At least three suspected rebel fighters and one Indian soldier have been killed in separate firefights in Indian administered Kashmir less than a week after Interior Minister Amit Shah visited the disputed territory.

The Indian army said on Saturday that Indian soldiers killed three fighters in a gun battle that began on Wednesday in a remote forest in Kishtwar in southern Kashmir.

Senior Indian army official Brigadier JBS Rathi said troops had displayed “great tactical acumen”.

“In the gun battle, three terrorists were neutralised,” he told reporters on Saturday in a commonly used term for rebels opposed to Indian rule in Kashmir.

Weapons and “war-like stores” were recovered from the site, the army’s White Knight Corps posted on social media platform X.

A soldier was killed in a separate incident late on Friday night in Sunderbani district along the Line of Control (LoC), the de facto border that cuts Indian-administered Kashmir into two.

The White Knight Corps said on X troops had “foiled an infiltration attempt” there.

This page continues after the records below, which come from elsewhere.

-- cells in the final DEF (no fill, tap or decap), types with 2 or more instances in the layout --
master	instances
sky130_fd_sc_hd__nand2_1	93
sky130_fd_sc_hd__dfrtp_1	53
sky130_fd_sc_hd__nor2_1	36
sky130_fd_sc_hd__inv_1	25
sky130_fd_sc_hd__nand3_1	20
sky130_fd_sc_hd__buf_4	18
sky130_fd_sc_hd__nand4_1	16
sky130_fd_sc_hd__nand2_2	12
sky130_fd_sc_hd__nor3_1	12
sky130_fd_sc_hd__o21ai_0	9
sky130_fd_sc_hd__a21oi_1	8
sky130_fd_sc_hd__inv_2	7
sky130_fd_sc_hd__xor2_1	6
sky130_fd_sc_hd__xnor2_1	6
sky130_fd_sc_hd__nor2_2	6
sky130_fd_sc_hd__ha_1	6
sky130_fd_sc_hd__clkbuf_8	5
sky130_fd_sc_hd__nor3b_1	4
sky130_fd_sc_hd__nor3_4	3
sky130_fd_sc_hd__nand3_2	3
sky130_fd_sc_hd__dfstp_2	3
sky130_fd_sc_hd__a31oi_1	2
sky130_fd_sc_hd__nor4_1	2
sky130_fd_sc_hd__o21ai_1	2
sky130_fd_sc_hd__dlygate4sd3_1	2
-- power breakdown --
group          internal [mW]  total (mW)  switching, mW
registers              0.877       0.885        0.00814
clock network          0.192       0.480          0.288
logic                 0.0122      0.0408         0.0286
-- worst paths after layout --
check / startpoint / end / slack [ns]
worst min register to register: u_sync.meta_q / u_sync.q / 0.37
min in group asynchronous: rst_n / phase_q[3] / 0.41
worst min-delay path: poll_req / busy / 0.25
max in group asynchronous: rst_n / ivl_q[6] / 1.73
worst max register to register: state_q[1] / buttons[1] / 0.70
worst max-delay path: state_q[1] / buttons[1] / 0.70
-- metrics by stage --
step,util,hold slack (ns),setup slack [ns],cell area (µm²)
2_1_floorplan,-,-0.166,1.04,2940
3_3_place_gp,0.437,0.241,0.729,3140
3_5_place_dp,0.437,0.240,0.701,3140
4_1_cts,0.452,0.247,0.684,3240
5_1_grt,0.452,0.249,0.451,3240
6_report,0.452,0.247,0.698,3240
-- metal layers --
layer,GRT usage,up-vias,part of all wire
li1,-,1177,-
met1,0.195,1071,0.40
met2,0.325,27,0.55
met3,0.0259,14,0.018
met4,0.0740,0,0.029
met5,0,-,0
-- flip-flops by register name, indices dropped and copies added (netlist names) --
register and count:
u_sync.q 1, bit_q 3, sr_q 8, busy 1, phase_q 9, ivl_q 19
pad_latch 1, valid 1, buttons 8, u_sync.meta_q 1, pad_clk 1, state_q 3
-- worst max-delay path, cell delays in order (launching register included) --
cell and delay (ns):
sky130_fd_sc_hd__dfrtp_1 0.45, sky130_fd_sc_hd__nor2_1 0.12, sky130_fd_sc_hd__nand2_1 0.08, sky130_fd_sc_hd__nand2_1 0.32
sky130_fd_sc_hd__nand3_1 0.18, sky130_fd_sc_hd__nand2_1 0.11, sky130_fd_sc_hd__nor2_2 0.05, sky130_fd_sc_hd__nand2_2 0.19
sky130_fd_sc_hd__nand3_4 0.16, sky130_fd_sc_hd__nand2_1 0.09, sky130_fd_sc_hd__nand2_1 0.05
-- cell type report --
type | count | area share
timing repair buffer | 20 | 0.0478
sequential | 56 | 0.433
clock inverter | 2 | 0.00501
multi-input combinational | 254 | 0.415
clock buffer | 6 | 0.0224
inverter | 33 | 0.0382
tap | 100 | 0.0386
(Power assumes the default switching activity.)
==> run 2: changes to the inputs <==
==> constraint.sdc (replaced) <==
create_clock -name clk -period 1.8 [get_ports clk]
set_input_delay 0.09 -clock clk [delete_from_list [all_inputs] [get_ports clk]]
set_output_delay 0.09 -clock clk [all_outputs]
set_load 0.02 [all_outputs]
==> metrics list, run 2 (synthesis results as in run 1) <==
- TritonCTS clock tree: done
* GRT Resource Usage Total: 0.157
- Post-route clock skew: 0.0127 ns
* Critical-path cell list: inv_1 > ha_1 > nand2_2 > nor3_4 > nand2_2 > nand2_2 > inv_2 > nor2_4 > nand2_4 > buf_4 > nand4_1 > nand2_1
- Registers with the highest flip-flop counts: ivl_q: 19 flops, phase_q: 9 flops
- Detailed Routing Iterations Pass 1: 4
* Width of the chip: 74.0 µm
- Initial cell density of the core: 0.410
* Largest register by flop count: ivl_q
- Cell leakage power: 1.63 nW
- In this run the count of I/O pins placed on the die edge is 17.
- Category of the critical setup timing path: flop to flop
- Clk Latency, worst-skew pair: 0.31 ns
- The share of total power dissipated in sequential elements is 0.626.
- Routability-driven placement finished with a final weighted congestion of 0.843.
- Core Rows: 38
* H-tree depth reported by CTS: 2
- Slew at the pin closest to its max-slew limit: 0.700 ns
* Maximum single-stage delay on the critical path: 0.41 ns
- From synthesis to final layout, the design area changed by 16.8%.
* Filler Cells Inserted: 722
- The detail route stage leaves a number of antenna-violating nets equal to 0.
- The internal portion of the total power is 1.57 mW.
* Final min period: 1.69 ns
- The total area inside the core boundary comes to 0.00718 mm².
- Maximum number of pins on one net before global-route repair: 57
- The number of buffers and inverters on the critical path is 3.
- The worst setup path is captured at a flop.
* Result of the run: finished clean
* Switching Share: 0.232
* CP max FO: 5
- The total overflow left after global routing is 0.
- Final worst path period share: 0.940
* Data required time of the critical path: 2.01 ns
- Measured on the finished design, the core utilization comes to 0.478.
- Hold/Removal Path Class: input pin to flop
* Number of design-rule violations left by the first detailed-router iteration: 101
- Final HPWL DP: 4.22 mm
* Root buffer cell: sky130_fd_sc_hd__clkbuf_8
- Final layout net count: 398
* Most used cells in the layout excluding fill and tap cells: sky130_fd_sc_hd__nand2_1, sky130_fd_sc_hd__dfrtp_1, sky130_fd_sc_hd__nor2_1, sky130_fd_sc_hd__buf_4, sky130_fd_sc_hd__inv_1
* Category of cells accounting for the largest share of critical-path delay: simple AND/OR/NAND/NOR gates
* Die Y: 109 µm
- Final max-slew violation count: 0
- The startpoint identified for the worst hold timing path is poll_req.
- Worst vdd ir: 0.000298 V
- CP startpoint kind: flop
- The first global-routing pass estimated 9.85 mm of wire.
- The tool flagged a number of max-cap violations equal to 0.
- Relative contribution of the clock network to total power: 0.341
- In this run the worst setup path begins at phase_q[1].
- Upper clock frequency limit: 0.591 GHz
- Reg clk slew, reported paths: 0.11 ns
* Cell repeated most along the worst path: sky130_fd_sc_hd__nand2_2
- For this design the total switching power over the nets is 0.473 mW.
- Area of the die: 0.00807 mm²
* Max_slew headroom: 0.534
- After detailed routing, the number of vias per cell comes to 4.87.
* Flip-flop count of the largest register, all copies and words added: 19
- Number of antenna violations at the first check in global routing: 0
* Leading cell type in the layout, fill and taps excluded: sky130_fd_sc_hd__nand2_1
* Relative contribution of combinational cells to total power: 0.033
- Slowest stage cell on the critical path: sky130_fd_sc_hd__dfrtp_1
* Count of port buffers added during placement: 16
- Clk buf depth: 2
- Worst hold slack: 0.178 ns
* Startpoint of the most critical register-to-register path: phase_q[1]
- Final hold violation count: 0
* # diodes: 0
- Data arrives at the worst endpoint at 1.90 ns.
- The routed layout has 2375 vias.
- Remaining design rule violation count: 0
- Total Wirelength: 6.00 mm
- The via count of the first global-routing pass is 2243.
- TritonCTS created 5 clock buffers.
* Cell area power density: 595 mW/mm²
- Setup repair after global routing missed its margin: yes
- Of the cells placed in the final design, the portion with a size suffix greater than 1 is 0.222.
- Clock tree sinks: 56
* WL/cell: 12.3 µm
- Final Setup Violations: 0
--- config.mk ---
export PLATFORM = sky130hd
export DESIGN_NAME = game_music_player
export DESIGN_NICKNAME = d
export VERILOG_FILES = /design/src/rtl/game_music_player.sv
export SDC_FILE = /design/constraint.sdc
export NUM_CORES = 1
export LEC_CHECK = 0
export ABC_AREA = 1
export CELL_PAD_IN_SITES_DETAIL_PLACEMENT = 1
export CELL_PAD_IN_SITES_GLOBAL_PLACEMENT = 2
export CORE_ASPECT_RATIO = 0.7
export CORE_MARGIN = 3
export CORE_UTILIZATION = 25
export DETAILED_ROUTE_END_ITERATION = 7
export GPL_TIMING_DRIVEN = 0
export PLACE_DENSITY = 0.92
export SLEW_MARGIN = 20
export SYNTH_ARGS = -nofsm -noshare
export SYNTH_HDL_FRONTEND = slang
export SYNTH_SLANG_ARGS = --single-unit
--- constraint.sdc ---
create_clock -name CLOCK_50 -period 3.6 [get_ports CLOCK_50]
set_input_delay 0.36 -clock CLOCK_50 [delete_from_list [all_inputs] [get_ports CLOCK_50]]
set_output_delay 0.36 -clock CLOCK_50 [all_outputs]
set_load 0.1 [all_outputs]
`config.mk`:
```
export PLATFORM = sky130hd
export DESIGN_NAME = ext_sram_arbiter
export DESIGN_NICKNAME = d
export VERILOG_FILES = /design/src/rtl/ext_sram_arbiter_pkg.sv /design/src/rtl/ext_sram_arbiter_sat_counter.sv /design/src/rtl/ext_sram_arbiter.sv
export SDC_FILE = /design/constraint.sdc
export NUM_CORES = 1
export LEC_CHECK = 0
export CAP_MARGIN = 0
export CORE_MARGIN = 3
export CORE_UTILIZATION = 39
export DETAILED_ROUTE_END_ITERATION = 12
export GPL_TIMING_DRIVEN = 0
export PLACE_DENSITY_LB_ADDON = 0.2
export SYNTH_ARGS = -nofsm -noshare
export SYNTH_HDL_FRONTEND = slang
export SYNTH_SLANG_ARGS = --single-unit
```
`constraint.sdc`:
```
create_clock -name clk -period 2.8 [get_ports clk]
set_input_delay 0.42 -clock clk [delete_from_list [all_inputs] [get_ports clk]]
set_output_delay 0.42 -clock clk [all_outputs]
set_load 0.005 [all_outputs]
```
`src/rtl/ext_sram_arbiter_pkg.sv`:
```
// Shared definitions for the external SRAM arbiter and its bench.
package ext_sram_arbiter_pkg;

    localparam int unsigned ADDR_WIDTH_DEFAULT   = 9;
    localparam int unsigned STARVE_LIMIT_DEFAULT = 64;

    // Who owns the data that will appear on mem_dout in the next cycle.
    typedef enum logic [1:0] {
        TagNone  = 2'b00,
        TagCpuRd = 2'b01,
        TagDmaRd = 2'b10
    } owner_tag_e;

    // Active-low byte enables: both high means the access is a read.
    function automatic logic is_read(input logic [1:0] wen);
        return wen == 2'b11;
    endfunction

endpackage

```
`src/rtl/ext_sram_arbiter_sat_counter.sv`:
```
// Saturating up-counter with synchronous clear; flags when it sits at LIMIT.
module sat_counter #(
    parameter int unsigned LIMIT = 64
) (
    input  logic clk,
    input  logic rst,
    input  logic inc,
    input  logic clr,
    output logic at_limit
);

    localparam int unsigned CntWidth = $clog2(LIMIT + 1);

    logic [CntWidth-1:0] count_q;

    // Count up to LIMIT and hold there; clear wins over increment.
    always_ff @(posedge clk) begin
        if (rst) begin
            count_q <= '0;
        end else if (clr) begin
            count_q <= '0;
        end else if (inc && (count_q != CntWidth'(LIMIT))) begin
            count_q <= count_q + CntWidth'(1);
        end
    end

    assign at_limit = (count_q == CntWidth'(LIMIT));

endmodule

```
`src/rtl/ext_sram_arbiter.sv`:
```
// Two-master arbiter in front of a single-port SRAM bridge: the CPU always wins,
// the secondary (DMA) master fills idle CPU cycles and gets a starvation flag.
module ext_sram_arbiter
    import ext_sram_arbiter_pkg::*;
#(
    parameter int unsigned ADDR_WIDTH   = ADDR_WIDTH_DEFAULT,
    parameter int unsigned STARVE_LIMIT = STARVE_LIMIT_DEFAULT
) (
    input  logic                  clk,
    input  logic                  rst,
    // CPU RAM port
    input  logic [ADDR_WIDTH-1:0] cpu_addr,
    input  logic                  cpu_cen,
    input  logic [1:0]            cpu_wen,
    input  logic [15:0]           cpu_din,
    output logic [15:0]           cpu_dout,
    // Secondary master
    input  logic                  dma_req,
    input  logic [ADDR_WIDTH-1:0] dma_addr,
    input  logic [1:0]            dma_wen,
    input  logic [15:0]           dma_din,
    output logic                  dma_gnt,
    output logic                  dma_rvalid,
    output logic [15:0]           dma_dout,
    output logic                  dma_starve,
    // SRAM bridge port
    output logic [ADDR_WIDTH-1:0] mem_addr,
    output logic                  mem_cen,
    output logic [1:0]            mem_wen,
    output logic [15:0]           mem_din,
    input  logic [15:0]           mem_dout
);

    logic       cpu_acc;
    logic       dma_acc;
    owner_tag_e tag_q;
    owner_tag_e tag_d;
    logic [15:0] cpu_hold_q;
    logic [15:0] dma_hold_q;

    assign cpu_acc = ~cpu_cen;
    // No DMA access may be launched while reset is asserted.
    assign dma_acc = cpu_cen & dma_req & ~rst;
    assign dma_gnt = dma_acc;

    // Combinational steering of the memory port; CPU has the unstalled path.
    always_comb begin
        mem_addr = dma_addr;
        mem_din  = dma_din;
        mem_wen  = 2'b11;
        mem_cen  = 1'b1;
        if (cpu_acc) begin
            mem_addr = cpu_addr;
            mem_din  = cpu_din;
            mem_wen  = cpu_wen;
            mem_cen  = 1'b0;
        end else if (dma_acc) begin
            mem_wen  = dma_wen;
            mem_cen  = 1'b0;
        end
    end

    // Tag the read issued this cycle so its return is routed next cycle.
    always_comb begin
        tag_d = TagNone;
        if (cpu_acc) begin
            if (is_read(cpu_wen)) tag_d = TagCpuRd;
        end else if (dma_acc && is_read(dma_wen)) begin
            tag_d = TagDmaRd;
        end
    end

    // Owner tag and per-master hold registers for returned read data.
    always_ff @(posedge clk) begin
        if (rst) begin
            tag_q      <= TagNone;
            cpu_hold_q <= '0;
            dma_hold_q <= '0;
        end else begin
            tag_q <= tag_d;
            if (tag_q == TagCpuRd) cpu_hold_q <= mem_dout;
            if (tag_q == TagDmaRd) dma_hold_q <= mem_dout;
        end
    end

    assign cpu_dout   = (tag_q == TagCpuRd) ? mem_dout : cpu_hold_q;
    assign dma_rvalid = (tag_q == TagDmaRd);
    assign dma_dout   = dma_rvalid ? mem_dout : dma_hold_q;

    // Consecutive cycles of pending-but-refused DMA requests.
    sat_counter #(
        .LIMIT(STARVE_LIMIT)
    ) u_starve (
        .clk     (clk),
        .rst     (rst),
        .inc     (dma_req & ~dma_acc),
        .clr     (~dma_req | dma_acc),
        .at_limit(dma_starve)
    );

endmodule

```
==> impl_results.md, run 1 <==
* Status: finished, final reports clean
* First-pass GRT wire length at slightly above 10,000 um
* Highest clock rate at approximately 380 MHz
* Clk sinks at between 40 and 50
* Vias in the first global route at 2,127
* Cell Pwr Density at approximately 360 nW/um2
* Max_slew headroom at 55.93%
* Worst clock skew at ~4.4 ps
* P&R area growth vs syn at 74.10%
* Non-filler instance count after layout at 397
* CTS-repair resized insts at 0
* Distinct cells, synth at 28
* PortBufs at between 100 and 150
* Starting Density at 41.81%
* Setup Viol. Count Final at 0
* Layout cells sized above 1 at between 20% and 30%
* Worst path required time at 2380 ps
* Clock Pin Slew Worst Setup and Hold Paths at 80 ps
* Core area at 4911 um2
* DR vias/cell at roughly 4.8
* Die ar. at 6172 um2
* Hold Fails Final Rpt at 0
* Period utilisation layout at 93.78%
* Syn_area_per_cell at between 10 and 15 um2
* Hold Crit Depth at 2
* Via count at 1,896
* Bufs on Longest Clock Path at 2
* Total power draw at 1271 uW
* Max_cap viols at 0
* Reg2Reg Depth at 5
* Worst path most repeated cell: clkdlybuf4s50_1
* Yosys top cell area share at 39.98%
* Iter 0 DRT Violations at 33
* CP peak stage delay at 710 ps
* CP Buf/Inv Count at 2
* Crit start category: input port
* Worst Setup End Kind: output pin
* Clock root buffer: clkbuf_8
* I/O pins at 137
* CP top delay family: buffers and inverters
* Row count at 25
* TritonCTS Buffers at 5
* Post-Place Cells at ~390
* Crit-path slowest cell: clkdlybuf4s50_1
* RSZ-0062 raised after global routing: false
* DR pass1 iterations at 4
* HPWL Detailed at around 5000 um
* Syn. warnings at 0
* TritonCTS clock tree: yes
* Die height at 78.56 um
* Cell area after synthesis at 2053 um2
* Initial antenna violation count at 0
* Hold_ws at 506.7 ps
* Die Span X at 78.56 um
* Max Slew Vio Count at 0
* Post-synth top area cell: dfxtp_1
* GRT Total Usage at 21.23%
* Leakage power at 0.001405 uW
* Antenna cells at 0
* Final Util at 72.79%
* H-tree Lvls at 2
* Worst EP arrival at around 2200 ps
* Levels on crit path at 5
* WL final at 6146 um
* Seq/Total Area, Yosys at between 30% and 40%
* Syn nets at 263
* Wire length per cell at 15.48 um
* Post-Synthesis Cells at 187
* #FFs+latches synth at 41
* Pin count of the biggest net entering global routing at 14
* Period minus WS final at 2626 ps
* TNS Setup at 0 ps
* Max IR drop VDD at around 200 uV
* Clk Latency, worst-skew pair at about 290 ps
* Worst-path cell chain: clkdlybuf4s50_1 -> and2b_2 -> nand2_1 -> o22a_1 -> clkdlybuf4s50_1
* Critical path type: input port to output pin
* Drc violations at 0
* Setup bufs post-CTS at 0
* Hold buffer count at CTS at 0
* Worst-path maximum fanout at 9
* GRT overflow at 0
* Nets at 405
* Worst hold path type: register to register
* Top post-synthesis cells by area: dfxtp_1 (40%), mux2_2 (28%), nor2b_1 (9.4%)
* Post-DRT Antenna Nets at 0
* Worst slew pin tran at 659.7 ps
* GPL Wtd Cong at 0.8431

Muslim-majority Kashmir has been divided between nuclear-armed rivals India and Pakistan since their independence in 1947, with both claiming the territory in full but governing only part of it.

India has an estimated 500,000 soldiers deployed in the territory after an armed uprising against Indian rule in the late 1980s.

Thousands of people, most of them Kashmir civilians, have been killed as rebel groups have fought Indian forces, seeking independence for Kashmir or its merger with Pakistan.

In 2019, a report by the Office of the United Nations High Commissioner for Human Rights accused India of human rights violations in Kashmir and called for a commission of inquiry into the allegations. The report came nearly a year after the then UN human rights chief Zeid Ra’ad Al Husseincalled for an international investigation into abuses in the Muslim-majority region.

Last month, four police officers and two suspected rebels were killed in the region in a clash that also wounded several police officers.

The territory has simmered in anger since 2019 when Prime Minister Narendra Modi ended the region’s semi-autonomy and drastically curbed dissent, civil liberties and media freedoms while intensifying military operations.

Thousands of additional troops, including special forces, were deployed across southern mountainous areas last year following a series of deadly rebel attacks that killed more than 50 soldiers over three years.

India regularly blames Pakistan for pushing rebels across the LoC to launch attacks on Indian forces.